The main characteristics of all included studies will first be narratively synthesized (i.e., year of publication, study period, study population, study design, aim of study, geographic location, duration of follow-up). A descriptive analysis of study characteristics will be undertaken to explore the heterogeneity of the studies. Summary statistics will then be used to describe study outcomes, including means or medians, and frequencies. Proportions with exact binomial 95% confidence intervals (95% CI) will be calculated for each outcome and presented in forest plots. We will calculate the between-study variance (tau-squared) and
p values from tests of between-study heterogeneity. We expect substantial between-study heterogeneity, and the focus of the subsequent analyses will therefore be on the identification and exploration of sources of heterogeneity. Finally, we will explore associations that may exist between proportions in countries, settings (e.g., urban, rural), and study outcomes (i.e., the rate of viral suppression and the level of drug resistance) using random intercept logistic meta-regression (binomial-normal) models.
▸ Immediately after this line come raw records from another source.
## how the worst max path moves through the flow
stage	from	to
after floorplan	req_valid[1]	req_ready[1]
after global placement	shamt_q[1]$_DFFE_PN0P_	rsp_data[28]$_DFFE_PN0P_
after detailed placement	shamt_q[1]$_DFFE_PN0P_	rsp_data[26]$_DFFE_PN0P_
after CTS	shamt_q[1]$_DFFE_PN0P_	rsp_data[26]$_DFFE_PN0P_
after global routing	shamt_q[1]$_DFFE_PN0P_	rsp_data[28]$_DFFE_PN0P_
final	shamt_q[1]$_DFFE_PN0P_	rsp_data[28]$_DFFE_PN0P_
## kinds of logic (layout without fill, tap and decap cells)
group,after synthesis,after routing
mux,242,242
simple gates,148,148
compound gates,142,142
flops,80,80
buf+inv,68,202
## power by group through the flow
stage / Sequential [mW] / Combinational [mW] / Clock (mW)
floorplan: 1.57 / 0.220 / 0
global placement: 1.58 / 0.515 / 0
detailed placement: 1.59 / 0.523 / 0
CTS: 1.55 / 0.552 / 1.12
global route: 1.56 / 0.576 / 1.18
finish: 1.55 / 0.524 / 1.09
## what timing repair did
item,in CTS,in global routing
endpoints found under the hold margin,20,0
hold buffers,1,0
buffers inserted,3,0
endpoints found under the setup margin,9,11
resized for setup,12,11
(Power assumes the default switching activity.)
`config.mk`:
```
export PLATFORM = sky130hd
export DESIGN_NAME = tick_scheduler_flat
export DESIGN_NICKNAME = d
export VERILOG_FILES = /design/src/rtl/tick_scheduler_pkg.sv /design/src/rtl/tick_scheduler_if.sv /design/src/rtl/tick_scheduler_sync2.sv /design/src/rtl/tick_scheduler.sv /design/src/flat_wrapper.sv
export SDC_FILE = /design/constraint.sdc
export NUM_CORES = 1
export LEC_CHECK = 0
export CAP_MARGIN = 20
export CORE_UTILIZATION = 45
export CTS_BUF_LIST = sky130_fd_sc_hd__clkbuf_8
export DETAILED_ROUTE_END_ITERATION = 16
export DONT_BUFFER_PORTS = 1
export PLACE_DENSITY_LB_ADDON = 0.05
export SLEW_MARGIN = 20
export SYNTH_ARGS = -nofsm -noshare
export SYNTH_HDL_FRONTEND = slang
export SYNTH_HIERARCHICAL = 1
export SYNTH_SLANG_ARGS = --single-unit
```
`constraint.sdc`:
```
create_clock -name clk -period 6.57 [get_ports clk]
set_input_delay 1.314 -clock clk [delete_from_list [all_inputs] [get_ports clk]]
set_output_delay 1.314 -clock clk [all_outputs]
set_load 0.05 [all_outputs]
```
`src/rtl/tick_scheduler_pkg.sv`:
```
// Shared constants and encodings for the PLL-following tick scheduler.
// Holds the FSM states, the reset defaults and the config-kind codes.
package tick_scheduler_pkg;

    typedef enum logic {
        WAIT_LOCK = 1'b0,
        RUN       = 1'b1
    } state_t;

    localparam int          TICK_WIDTH          = 27;
    localparam int unsigned TICK_DEFAULT_PERIOD = 124500000;
    localparam int          TICK_MIN_LEN        = 2;

    localparam logic CFG_PERIOD = 1'b0;
    localparam logic CFG_PHASE  = 1'b1;

endpackage

```
`src/rtl/tick_scheduler_if.sv`:
```
// Host-side configuration port: valid/ready handshake carrying a kind bit and a data word.
// The host drives the master modport, the scheduler consumes the slave modport.
interface tick_scheduler_if #(
    parameter int WIDTH = 27
);
    logic             cfg_valid;
    logic             cfg_ready;
    logic             cfg_kind;
    logic [WIDTH-1:0] cfg_data;

    modport master (
        output cfg_valid,
        output cfg_kind,
        output cfg_data,
        input  cfg_ready
    );

    modport slave (
        input  cfg_valid,
        input  cfg_kind,
        input  cfg_data,
        output cfg_ready
    );
endinterface

```
`src/rtl/tick_scheduler_sync2.sv`:
```
// Two-flop synchroniser for a single level signal coming from another clock domain.
// Output is the input delayed by two clk edges; both flops clear on reset.
module sync2 (
    input  logic clk,
    input  logic rst_n,
    input  logic d,
    output logic q
);
    logic meta_reg;
    logic sync_reg;

    always_ff @(posedge clk or negedge rst_n) begin
        if (!rst_n) begin
            meta_reg <= 1'b0;
            sync_reg <= 1'b0;
        end else begin
            meta_reg <= d;
            sync_reg <= meta_reg;
        end
    end

    assign q = sync_reg;
endmodule

```
`src/rtl/tick_scheduler.sv`:
```
// Periodic tick generator gated by PLL lock, with period/phase updates that only take
// effect at a period boundary so no tick is ever glitched or duplicated.
module tick_scheduler
    import tick_scheduler_pkg::*;
#(
    parameter int          WIDTH          = TICK_WIDTH,
    parameter int unsigned DEFAULT_PERIOD = TICK_DEFAULT_PERIOD,
    parameter int          MIN_LEN        = TICK_MIN_LEN
) (
    input  logic             clk,
    input  logic             rst_n,
    input  logic             locked,
    tick_scheduler_if.slave  cfg,
    output logic             tick,
    output logic [WIDTH-1:0] cnt,
    output logic             half,
    output logic             pending
);
    // Two guard bits keep the phase sum from wrapping before it is saturated.
    localparam int SW = WIDTH + 2;

    localparam logic [WIDTH-1:0]     DEF_LEN = WIDTH'(DEFAULT_PERIOD);
    localparam logic [WIDTH-1:0]     MIN_VAL = WIDTH'(MIN_LEN);
    localparam logic [WIDTH-1:0]     MAX_VAL = {WIDTH{1'b1}};
    localparam logic signed [SW-1:0] MIN_SUM = SW'(MIN_LEN);
    localparam logic signed [SW-1:0] MAX_SUM = {2'b00, MAX_VAL};

    state_t           state_reg,     state_next;
    logic [WIDTH-1:0] cnt_reg,       cnt_next;
    logic [WIDTH-1:0] cur_len_reg,   cur_len_next;
    logic [WIDTH-1:0] period_reg,    period_next;
    logic             pending_reg,   pending_next;
    logic             kind_reg,      kind_next;
    logic [WIDTH-1:0] data_reg,      data_next;
    logic             cfg_ready_reg, cfg_ready_next;

    logic                 locked_s;
    logic                 accept;
    logic                 wrap;
    logic [WIDTH-1:0]     in_period_len;
    logic [WIDTH-1:0]     shadow_period_len;
    logic signed [SW-1:0] phase_sum;
    logic [WIDTH-1:0]     phase_len;

    sync2 u_lock_sync (
        .clk   (clk),
        .rst_n (rst_n),
        .d     (locked),
        .q     (locked_s)
    );

    assign accept = cfg.cfg_valid && cfg_ready_reg;
    // Compare with >= so a shortened cur_len can never strand cnt above it.
    assign wrap   = (state_reg == RUN) && (cnt_reg >= cur_len_reg - 1'b1);

    assign in_period_len     = (cfg.cfg_data < MIN_VAL) ? MIN_VAL : cfg.cfg_data;
    assign shadow_period_len = (data_reg < MIN_VAL) ? MIN_VAL : data_reg;

    assign phase_sum = $signed({2'b00, period_reg})
                     + $signed({{2{data_reg[WIDTH-1]}}, data_reg});

    always_comb begin
        phase_len = phase_sum[WIDTH-1:0];
        if (phase_sum < MIN_SUM) begin
            phase_len = MIN_VAL;
        end else if (phase_sum > MAX_SUM) begin
            phase_len = MAX_VAL;
        end
    end

    always_comb begin
        state_next   = state_reg;
        cnt_next     = cnt_reg;
        cur_len_next = cur_len_reg;
        period_next  = period_reg;
        pending_next = pending_reg;
        kind_next    = kind_reg;
        data_next    = data_reg;

        case (state_reg)
            WAIT_LOCK: begin
                cnt_next = '0;
                // While idle a period write takes effect at once; phase steps are dropped
                // and any shadow carried over from RUN is left untouched.
                if (accept && (cfg.cfg_kind == CFG_PERIOD)) begin
                    period_next  = in_period_len;
                    cur_len_next = in_period_len;
                end
                if (locked_s) begin
                    state_next = RUN;
                end
            end

            RUN: begin
                if (!locked_s) begin
                    state_next = WAIT_LOCK;
                    cnt_next   = '0;
                end else if (wrap) begin
                    cnt_next = '0;
                    if (pending_reg) begin
                        pending_next = 1'b0;
                        if (kind_reg == CFG_PERIOD) begin
                            period_next  = shadow_period_len;
                            cur_len_next = shadow_period_len;
                        end else begin
                            cur_len_next = phase_len;
                        end
                    end else begin
                        cur_len_next = period_reg;
                    end
                end else begin
                    cnt_next = cnt_reg + 1'b1;
                end

                // Accepts only happen with pending clear, so this never races the wrap above.
                if (accept) begin
                    pending_next = 1'b1;
                    kind_next    = cfg.cfg_kind;
                    data_next    = cfg.cfg_data;
                end
            end

            default: begin
                state_next = WAIT_LOCK;
                cnt_next   = '0;
            end
        endcase

        cfg_ready_next = (state_next == WAIT_LOCK) ? 1'b1 : !pending_next;
    end

    always_ff @(posedge clk or negedge rst_n) begin
        if (!rst_n) begin
            state_reg     <= WAIT_LOCK;
            cnt_reg       <= '0;
            cur_len_reg   <= DEF_LEN;
            period_reg    <= DEF_LEN;
            pending_reg   <= 1'b0;
            kind_reg      <= CFG_PERIOD;
            data_reg      <= '0;
            cfg_ready_reg <= 1'b0;
        end else begin
            state_reg     <= state_next;
            cnt_reg       <= cnt_next;
            cur_len_reg   <= cur_len_next;
            period_reg    <= period_next;
            pending_reg   <= pending_next;
            kind_reg      <= kind_next;
            data_reg      <= data_next;
            cfg_ready_reg <= cfg_ready_next;
        end
    end

    assign tick          = (state_reg == RUN) && (cnt_reg == '0);
    assign cnt           = cnt_reg;
    assign half          = cnt_reg > (cur_len_reg >> 1);
    assign pending       = pending_reg;
    assign cfg.cfg_ready = cfg_ready_reg;
endmodule

```
`src/flat_wrapper.sv`:
```
// flat-port wrapper written by rule: the top's interface ports become plain ports
module tick_scheduler_flat import tick_scheduler_pkg::*;
#(
    parameter int          WIDTH          = TICK_WIDTH,
    parameter int unsigned DEFAULT_PERIOD = TICK_DEFAULT_PERIOD,
    parameter int          MIN_LEN        = TICK_MIN_LEN
)
  (clk, rst_n, locked, tick, cnt, half, pending, cfg_cfg_valid, cfg_cfg_kind, cfg_cfg_data, cfg_cfg_ready);
  tick_scheduler_if #(.WIDTH(WIDTH)) cfg_i ();
  input  logic clk;
  input  logic rst_n;
  input  logic locked;
  output logic tick;
  output logic [WIDTH-1:0] cnt;
  output logic half;
  output logic pending;
  input wire logic [$bits(cfg_i.cfg_valid)-1:0] cfg_cfg_valid;
  input wire logic [$bits(cfg_i.cfg_kind)-1:0] cfg_cfg_kind;
  input wire logic [$bits(cfg_i.cfg_data)-1:0] cfg_cfg_data;
  output wire logic [$bits(cfg_i.cfg_ready)-1:0] cfg_cfg_ready;
  assign cfg_i.cfg_valid = cfg_cfg_valid;
  assign cfg_i.cfg_kind = cfg_cfg_kind;
  assign cfg_i.cfg_data = cfg_cfg_data;
  assign cfg_cfg_ready = cfg_i.cfg_ready;
  tick_scheduler #(.WIDTH(WIDTH), .DEFAULT_PERIOD(DEFAULT_PERIOD), .MIN_LEN(MIN_LEN)) u_core (.clk(clk), .rst_n(rst_n), .locked(locked), .cfg(cfg_i), .tick(tick), .cnt(cnt), .half(half), .pending(pending));
endmodule
```
==> results.yml <==
sta:
  finalHoldViolations: 0
  setup_tns_ps: 0
  setup_viol: 0
  finalMaxSlewViolations: 0
  setup_ws_ps: 1310
  final.period_utilization: 0.800
  tightestPinTransition_ps: 1090
  period_needed_ps: 5260
  rsz0062_at_grt: "false"
  fmax_mhz: 190
  relSlewSlack: 0.275
  finClkSkew_ps: 17.8
cts:
  cts_sinks: 114
  cts_setup_buffers: 0
  cts_max_level: 4
  numCtsBuffers: 17
  cts_tree: "done"
  clockBufferDepth: 2
  cts_root_buffer: "clkbuf_8"
  clk-insertion-delay-late_ps: 450
  cts.repair.resized: 0
  cts_hold_buf: 0
  path_clk_slew_ps: 70
logic_synthesis:
  synth_top_family_by_area: "compound AO/OA/AOI/OAI gates"
  synth_ff_type: "dfrtp_1"
  avgSynthCellArea_um2: 8.55
  synth-xor-area-share: 0.0628
  ys_seq_elements: 114
  synth.area.mux_share: 0.0380
  ys_warn_count: 6
  synth_async_sr_flop_share: 1.00
  syn_area_um2: 9350
  synthAdderAreaFrac: 0.115
  synth_compound_area_frac: 0.240
  yosys.area_share.simple: 0.191
  synth.distinct_cells: 84
  synth-edff-count: 0
  synth_fp_nets: 1211
  postSynthCellCount: 1094
  seq_area_frac_synth: 0.309
setup_path:
  end_kind: "register"
  crit_chain: "nor3_1 -> nand2_1 -> nor4_1 -> nand3_1 -> nor2_1 -> nand2_1 -> nor4_1 -> xnor2_1 -> ha_1 -> and3_1 -> a221oi_1 -> o211ai_1 -> o21ai_0 -> nand2_1 -> buf_4 -> nand2_1 -> o22ai_1 -> a221oi_1"
  cpPeakStageDelay_ps: 590
  path_class: "register to register"
  critPathMaxFanout: 45
  slowest_stage: "o21ai_0"
  required_ps: 6910
  cpMostUsedCell: "nand2_1"
  r2r_cells: 18
  start_kind: "register"
  cp.arrival_ps: 5600
placed_design:
  pre_cts_ws_ps: 1340
  globalplace.congestion: 0.906
  io_buffers: 0
  hpwl_um: 21400
route:
  finalWirelength_um: 28300
  vias_per_cell: 6.14
  first_pass_iters: 5
  initialDrtViolationCount: 566
  ant_nets: 0
  num_vias: 8346
  remaining_drc_errors: 0
  routedWlPerCell_um: 20.8
die:
  die-height_um: 146
  initial_core_util: 0.461
  io_pins: 63
  rows: 52
  core_area_um2: 20300
  die_area_um2: 21400
  die_w_um: 146
grt:
  overflow: 0
  globalRouteMet2Util: 0.413
  first_global_vias: 8188
  use_met3: 0.0563
  antenna_found_initial: 0
  gr-usage-all-layers: 0.271
  grt_max_degree: 115
  grt_pass1_wl_um: 45000
  grt.busiest_layer: "met2"
  grt_use_met1: 0.376
worst_hold_path:
  hp-class: "register to register"
  hold_depth: 0
status:
  outcome: "finished clean"
layout:
  layout_commonest_cell: "nor2_1"
  finalNetCount: 1193
  final_cell_mix: "nor2_1, a21oi_1, dfrtp_1, ha_1, nand2_1"
  area_growth_pct: 6.68
  antenna_cells_inserted: 0
  drive_gt1_frac: 0.121
  final_util: 0.491
run:
  cap_viol_max_count: 0
power:
  power.leakage_nw: 4.18
  ir_worst_vdd_mv: 0.171
  powerDensity_nw_per_um2: 321
**src/rtl/pet_event_scheduler_pkg.sv**
```systemverilog
`default_nettype none
// +--------------------------------------------------------------------+
// | pet_event_scheduler_pkg                                             |
// | Stat codes, scheduler FSM encoding and update record for the pet.   |
// | Revision: 1.0                                                       |
// +--------------------------------------------------------------------+
package pet_event_scheduler_pkg;

  typedef enum logic [1:0] {
    STAT_ENERGY = 2'd0,
    STAT_HUNGER = 2'd1,
    STAT_ENTERT = 2'd2
  } stat_e;

  localparam logic [0:0] ST_IDLE  = 1'b0;
  localparam logic [0:0] ST_ISSUE = 1'b1;

  // Pending-flag slots: 0..2 are the timer sources (same as stat code), 3 is feed.
  localparam logic [1:0] SRC_FEED = 2'd3;

  typedef struct packed {
    stat_e stat;
    logic  inc;
  } upd_t;

  function automatic logic [1:0] rr_next(input logic [1:0] idx);
    return (idx == 2'd2) ? 2'd0 : idx + 2'd1;
  endfunction

endpackage
`default_nettype wire

```
**src/rtl/pet_event_scheduler_ms_period_timer.sv**
```systemverilog
`default_nettype none
// +--------------------------------------------------------------------+
// | ms_period_timer                                                     |
// | Counts ms ticks and pulses wrap_o on the tick that completes a period.|
// | Revision: 1.0                                                       |
// +--------------------------------------------------------------------+
module ms_period_timer #(
  parameter int PERIOD_MS = 2
) (
  input  logic clk,
  input  logic rst,
  input  logic tick_i,
  input  logic en_i,
  output logic wrap_o
);

  localparam int         CW   = $clog2(PERIOD_MS + 1);
  localparam logic [CW-1:0] LAST = CW'(PERIOD_MS - 1);

  logic [CW-1:0] cnt_q, cnt_d;

  always_comb begin
    cnt_d  = cnt_q;
    wrap_o = 1'b0;
    if (tick_i && en_i) begin
      if (cnt_q == LAST) begin
        cnt_d  = '0;
        wrap_o = 1'b1;
      end else begin
        cnt_d = cnt_q + 1'b1;
      end
    end
  end

  always_ff @(posedge clk) begin
    if (!rst) cnt_q <= '0;
    else      cnt_q <= cnt_d;
  end

endmodule
`default_nettype wire

```
**src/rtl/pet_event_scheduler.sv**
```systemverilog
`default_nettype none
// +--------------------------------------------------------------------+
// | pet_event_scheduler                                                 |
// | Turns periodic timers and feed presses into one-at-a-time stat updates.|
// | Revision: 1.0                                                       |
// +--------------------------------------------------------------------+
module pet_event_scheduler
  import pet_event_scheduler_pkg::*;
#(
  parameter int COUNT_MAX = 50000,
  parameter int ENER_MS   = 40000,
  parameter int FEED_MS   = 10000,
  parameter int ENTERT_MS = 20000
) (
  input  logic       clk,
  input  logic       rst,
  input  logic       feed_req,
  input  logic       sleeping,
  input  logic       playing,
  input  logic       dead,
  output logic       upd_valid,
  input  logic       upd_ready,
  output logic [1:0] upd_stat,
  output logic       upd_inc,
  output logic [7:0] drop_cnt
);

  localparam int PW = $clog2(COUNT_MAX + 1);

  logic [PW-1:0] pre_q, pre_d;
  logic          ms_tick;
  logic [2:0]    tmr_fire;
  logic          feed_q;
  logic          feed_edge;
  logic [3:0]    pend_q, pend_d;
  logic [3:0]    set_vec, clr_vec, drop_vec;
  logic [2:0]    n_drop;
  logic [8:0]    drop_sum;
  logic [7:0]    drop_q, drop_d;
  logic [0:0]    state_q, state_d;
  logic          accept;
  logic          load;
  logic [1:0]    rr_q, src_q;
  logic [1:0]    cand0, cand1, cand2;
  logic [1:0]    arb_src;
  upd_t          arb_upd, gnt_q;

  always_comb begin
    ms_tick = (pre_q == PW'(COUNT_MAX - 1));
    pre_d   = ms_tick ? '0 : pre_q + 1'b1;
  end

  // Slot order matches the stat codes: energy, hunger, entertainment.
  generate
    for (genvar gi = 0; gi < 3; gi++) begin : g_timer
      ms_period_timer #(
        .PERIOD_MS((gi == 0) ? ENER_MS : (gi == 1) ? FEED_MS : ENTERT_MS)
      ) u_tmr (
        .clk    (clk),
        .rst    (rst),
        .tick_i (ms_tick),
        .en_i   (~dead),
        .wrap_o (tmr_fire[gi])
      );
    end
  endgenerate

  always_comb begin
    feed_edge = feed_req & ~feed_q & ~dead;
    set_vec   = {feed_edge, tmr_fire};
    accept    = (state_q == ST_ISSUE) && upd_ready && !dead;
    clr_vec   = accept ? (4'b0001 << src_q) : 4'b0000;
    drop_vec  = set_vec & pend_q & ~clr_vec;
    pend_d    = dead ? 4'b0000 : ((pend_q & ~clr_vec) | set_vec);
    n_drop    = 3'(drop_vec[0]) + 3'(drop_vec[1]) + 3'(drop_vec[2]) + 3'(drop_vec[3]);
    drop_sum  = {1'b0, drop_q} + {6'd0, n_drop};
    drop_d    = drop_sum[8] ? 8'hFF : drop_sum[7:0];
  end

  // Feed wins outright; timers rotate starting after the last timer granted.
  always_comb begin
    cand0   = rr_q;
    cand1   = rr_next(rr_q);
    cand2   = rr_next(cand1);
    arb_src = SRC_FEED;
    arb_upd = '{stat: STAT_HUNGER, inc: 1'b1};
    if (!pend_q[SRC_FEED]) begin
      if (pend_q[cand0])      arb_src = cand0;
      else if (pend_q[cand1]) arb_src = cand1;
      else                    arb_src = cand2;
      arb_upd.stat = stat_e'(arb_src);
      case (arb_src)
        2'd0:    arb_upd.inc = sleeping;
        2'd2:    arb_upd.inc = playing;
        default: arb_upd.inc = 1'b0;
      endcase
    end
  end

  always_ff @(posedge clk) begin
    if (!rst) state_q <= ST_IDLE;
    else      state_q <= state_d;
  end

  always_comb begin
    state_d = state_q;
    case (state_q)
      ST_IDLE:  if (!dead && (|pend_q))  state_d = ST_ISSUE;
      ST_ISSUE: if (dead || upd_ready)   state_d = ST_IDLE;
      default:                           state_d = ST_IDLE;
    endcase
  end

  always_comb begin
    upd_valid = (state_q == ST_ISSUE);
    upd_stat  = gnt_q.stat;
    upd_inc   = gnt_q.inc;
    drop_cnt  = drop_q;
  end

  assign load = (state_q == ST_IDLE) && (state_d == ST_ISSUE);

  always_ff @(posedge clk) begin
    if (!rst) begin
      pre_q  <= '0;
      feed_q <= 1'b0;
      pend_q <= 4'b0000;
      drop_q <= 8'd0;
      rr_q   <= 2'd0;
      src_q  <= 2'd0;
      gnt_q  <= '0;
    end else begin
      pre_q  <= pre_d;
      feed_q <= feed_req;
      pend_q <= pend_d;
      drop_q <= drop_d;
      if (load) begin
        src_q <= arb_src;
        gnt_q <= arb_upd;
        if (arb_src != SRC_FEED) rr_q <= rr_next(arb_src);
      end
    end
  end

endmodule
`default_nettype wire

```
**config.mk**
```make
export PLATFORM = sky130hd
export DESIGN_NAME = pet_event_scheduler
export DESIGN_NICKNAME = d
export VERILOG_FILES = /design/src/rtl/pet_event_scheduler_pkg.sv /design/src/rtl/pet_event_scheduler_ms_period_timer.sv /design/src/rtl/pet_event_scheduler.sv
export SDC_FILE = /design/constraint.sdc
export NUM_CORES = 1
export LEC_CHECK = 0
export CORE_MARGIN = 2
export CORE_UTILIZATION = 40
export DETAILED_ROUTE_END_ITERATION = 12
export PLACE_DENSITY = 0.53
export SLEW_MARGIN = 20
export SYNTH_ARGS = -nofsm -noshare
export SYNTH_HDL_FRONTEND = slang
export SYNTH_SLANG_ARGS = --single-unit
```
**constraint.sdc**
```tcl
create_clock -name clk -period 5.2 [get_ports clk]
set_input_delay 1.04 -clock clk [delete_from_list [all_inputs] [get_ports clk]]
set_output_delay 1.04 -clock clk [all_outputs]
set_load 0.02 [all_outputs]
```
==> out/metrics.yaml <==
status: "finished clean"
layout_common_cells: "dfxtp_1, a21oi_1, o21ai_0, nor2_1, or3_1"
grt_pass1_vias: 3324
cap_violations: 0
detail_route.wl_per_cell_um: 14.6
slowest_delay_ns: 0.50
drt_iter0_drc: 133
synth_top_area_cell: "dfxtp_1"
port_buffers: 18
synth_top_area_share_pct: 40.0
dieArea_um2: 11000
die_h_um: 105
grt_max_degree: 73
critPathTopFamily: "simple AND/OR/NAND/NOR gates"
async_flop_share_pct: 0
critPathKind: "input pin to flop"
clock_latency_ns: 0.35
start_util_pct: 41.3
vias: 3559
post_cts_buffers: 0
synthFlopType: "dfxtp_1"
synth_cells: 471
finClkSkew_ns: 0.0170
ys.warnings.count: 0
crit_path_frequent_cell: "fa_1"
antenna_left: 0
syn_area_per_cell_um2: 8.60
setup_viol_count_final: 0
cellPowerDensity_nw_per_um2: 255
fin_crit_sh_pct: 85.8
fmax_mhz: 224
post-route-util_pct: 46.3
wl_met3_um: 291
dp_hpwl_um: 6130
die_w_um: 105
period_minus_slack_ns: 4.46
critPathMaxFanout: 9
overflow: 0
max_slew_margin_pct: 30.6
antenna_found_initial: 0
cts_made_buffers: 9
drc: 0
drive_gt1_share_pct: 6.17
grt_first_pass_wirelength_um: 15500
finalMaxSlewViolations: 0
crit_chain: "clkdlybuf4s50_1 -> and4b_1 -> nand4_2 -> nor4_1 -> nand2_1 -> fa_1 -> fa_1 -> inv_1 -> fa_1 -> nand2_1 -> nor2_1 -> nand3_1 -> a21oi_1"
multi_input_area_um2: 2280
row_count: 36
ios: 19
worstSetupStartpointType: "input pin"
wl_met1_um: 4340
highest_layer: "met4"
routed_wl_um: 9020
holdBufCountCts: 0
area_growth_pct: 12.3
grtUsageTotal_pct: 17.0
cts_resized: 0
path_buf_inv: 2
cp.required_ns: 5.45
syn-num-nets: 486
rsz0062_at_grt: "no"
synth_top_cells_by_area: "dfxtp_1, a21oi_1, or3_1"
gp_congestion: 0.795
synth_edf_count: 0
final_common_cell: "dfxtp_1"
ir_drop_mv: 0.156
vias_per_cell: 5.75
first_pass_iters: 5
synth_seq_cells: 81
core_um2: 9820
critPathSlowestCell: "fa_1"
clockBufferDepth: 2
cts_tree: "built"
cts_sinks: 81
syn-cell-area_um2: 4050
hold_violations: 0
root_buffer: "clkbuf_8"
seqCellArea_um2: 1620
worst_pin_slew_ns: 1.03
yosysUniqueCellTypes: 50
cp_data_arrival_time_ns: 4.72
antenna_cells: 0
n_fill_cell: 1020
seq_area_frac_synth_pct: 40.0
tns_ns: 0
hp-class: "flop to flop"
layout.nets: 497
crit_path_end_kind: "flop"
wl_met2_um: 4350
cts_htree_levels: 3
clk_pin_slew_ns: 0.09
leakagePower_uw: 0.00140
These models avoid the biases that arise when normal-normal models are applied to logit or arcsine-square root transformed proportions. Where appropriate, we will use the same models to calculate combined estimates of proportions. We will use the GRADE approach to rate the certainty of evidences as “high,” “moderate,” “low,” and “very low ”[
17]. Major findings on INSTI-resistance, drug susceptibility and linkage to DTG-therapy will be summarized in a table. This table will also present the quality of the evidence found, all sorted according to socio-demographic data, clinical, and laboratory parameters. Though the highest quality rating is for randomized trial evidences, they may be downgraded to moderate, low, or even very low-quality evidence. Rating will depend on limitations in study design and implementation, indirectness of evidences, unexplained heterogeneity, imprecision of result, and a high probability of publication bias [
17]. Evidences from sound observational studies (cohorts and case-control studies) will be graded as low quality [
17]. However, if such studies yield large effects and there is no obvious bias explaining those effects, we would rate the evidences as moderate or—if the effect is large enough—even high quality [
17]. Detailed interpretation of each evidence and its respective recommendation is provided in Additional file 3.